Many MDT consultants in India, particularly the senior ones, felt sufficiently disturbed to meet at a workshop in Madras on 5 October 1991 to discuss the MDT regimen, the length of it, if what we were doing was sufficient, and the criteria of classifying a case as PB leprosy. A proportion, albeit a minority, of the participants was inclined to recommend one regimen only for both MB and PB leprosy with the latter receiving a suitably shorter duration, and some were quite plainly apprehensive of the immunosuppressive effect of dapsone which was thought to be a factor that possibly retarded the decline of the BI. For administrative compulsion and expediency, multidrug regimen projects report 98%-100% compliance at drug delivery points, cure is reported based on somewhat arbitrary criteria, and a large majority of the units are not equipped to do smear examination. Under actual field conditions things are very different from what appear in print. While saying all this, I am not implying that the multidrug regimen projects have had no impact. But surely there are better bases of multidrug combinations and better ways of putting MDT into practice, unless one wants to be satisfied with the dictum "half a loaf is better than nothing." Supportive of the concern of MDT consultants was Wayne Meyers' observation, ". . . six months of MDT may be too short for PB patients. Personal experience suggests that many patients classified clinically as PB are histopathologically MB and should receive an MB regimen." (The Star, March/April 1991).


- Dr. B. R. Chatterjee

Leprosy Field Research Unit
Shikra Hills
Jhalda 723202, India



1. CHATTERJEE. B. R. On multi-drug combinations in the treatment of leprosy. (Editorial) Indian J. Lepr. 60(1988)493-498.

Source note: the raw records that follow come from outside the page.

[src/rtl/fir_mac_serial_pkg.sv]
// Shared types and constant helpers for the serial multi-channel FIR.
// Result struct fields are sized for the widest supported build; users cast down.
package fir_mac_types;

  typedef enum logic [1:0] {
    IDLE,
    MAC,
    OUT
  } fir_state_e;

  localparam int unsigned RES_CHAN_MAX = 8;
  localparam int unsigned RES_DATA_MAX = 32;

  typedef struct packed {
    logic        [RES_CHAN_MAX-1:0] chan;
    logic signed [RES_DATA_MAX-1:0] data;
  } fir_result_t;

  // Unity gain in the Q format implied by the output shift.
  function automatic logic [63:0] identity_coef(input int unsigned out_shift);
    return 64'd1 << out_shift;
  endfunction

  // Half an output LSB, added before the arithmetic shift.
  function automatic logic [63:0] round_const(input int unsigned out_shift);
    return 64'd1 << (out_shift - 1);
  endfunction

endpackage

[src/rtl/fir_delay_bank.sv]
// Per-channel sample history: channel-addressed shift-in, tap-indexed read.
// Tap 0 holds the newest sample; the oldest falls off the end.
module fir_delay_bank
  import fir_mac_types::*;
#(
  parameter int DATA_W   = 16,
  parameter int TAPS     = 4,
  parameter int CHANNELS = 2,
  parameter int CW       = 1,
  parameter int TW       = 2
) (
  input  logic                     clk,
  input  logic                     rst_n,
  input  logic                     shift_en,
  input  logic [CW-1:0]            shift_chan,
  input  logic signed [DATA_W-1:0] shift_data,
  input  logic [CW-1:0]            rd_chan,
  input  logic [TW-1:0]            rd_tap,
  output logic signed [DATA_W-1:0] rd_data
);

  logic signed [DATA_W-1:0] line_q [CHANNELS][TAPS];

  always_ff @(posedge clk or negedge rst_n) begin
    if (!rst_n) begin
      for (int unsigned c = 0; c < CHANNELS; c++) begin
        for (int unsigned t = 0; t < TAPS; t++) begin
          line_q[c][t] <= '0;
        end
      end
    end else if (shift_en) begin
      for (int unsigned c = 0; c < CHANNELS; c++) begin
        if (CW'(c) == shift_chan) begin
          line_q[c][0] <= shift_data;
          for (int unsigned t = 1; t < TAPS; t++) begin
            line_q[c][t] <= line_q[c][t-1];
          end
        end
      end
    end
  end

  assign rd_data = line_q[rd_chan][rd_tap];

endmodule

2. CHATTERJEE, B. R. Drug resistance and multi-drug therapy in leprosy. (Letter) Indian J. Lepr. 61(1989)328-332.

3. GELBER, R. H. The nconatally thymectomized rat as a model of the lepromatous patient. Int. J. Lepr. 55(1987)879-881.

4. GROSSET, J. H., Ji, B. -H. and NOORDEEN, S. K. Comments on an editorial by B. R. Chatterjee "On multi-drug combinations in the treatment of leprosy." (Editorial) Indian J. Lepr. 61(1989)323-327.

5. PLOTZ, P. H. and DAVIS, B. D. Absence of a chloramphenicol-intensive phase of streptomycin actin. J. Bacteriol. 83(1962)802-805.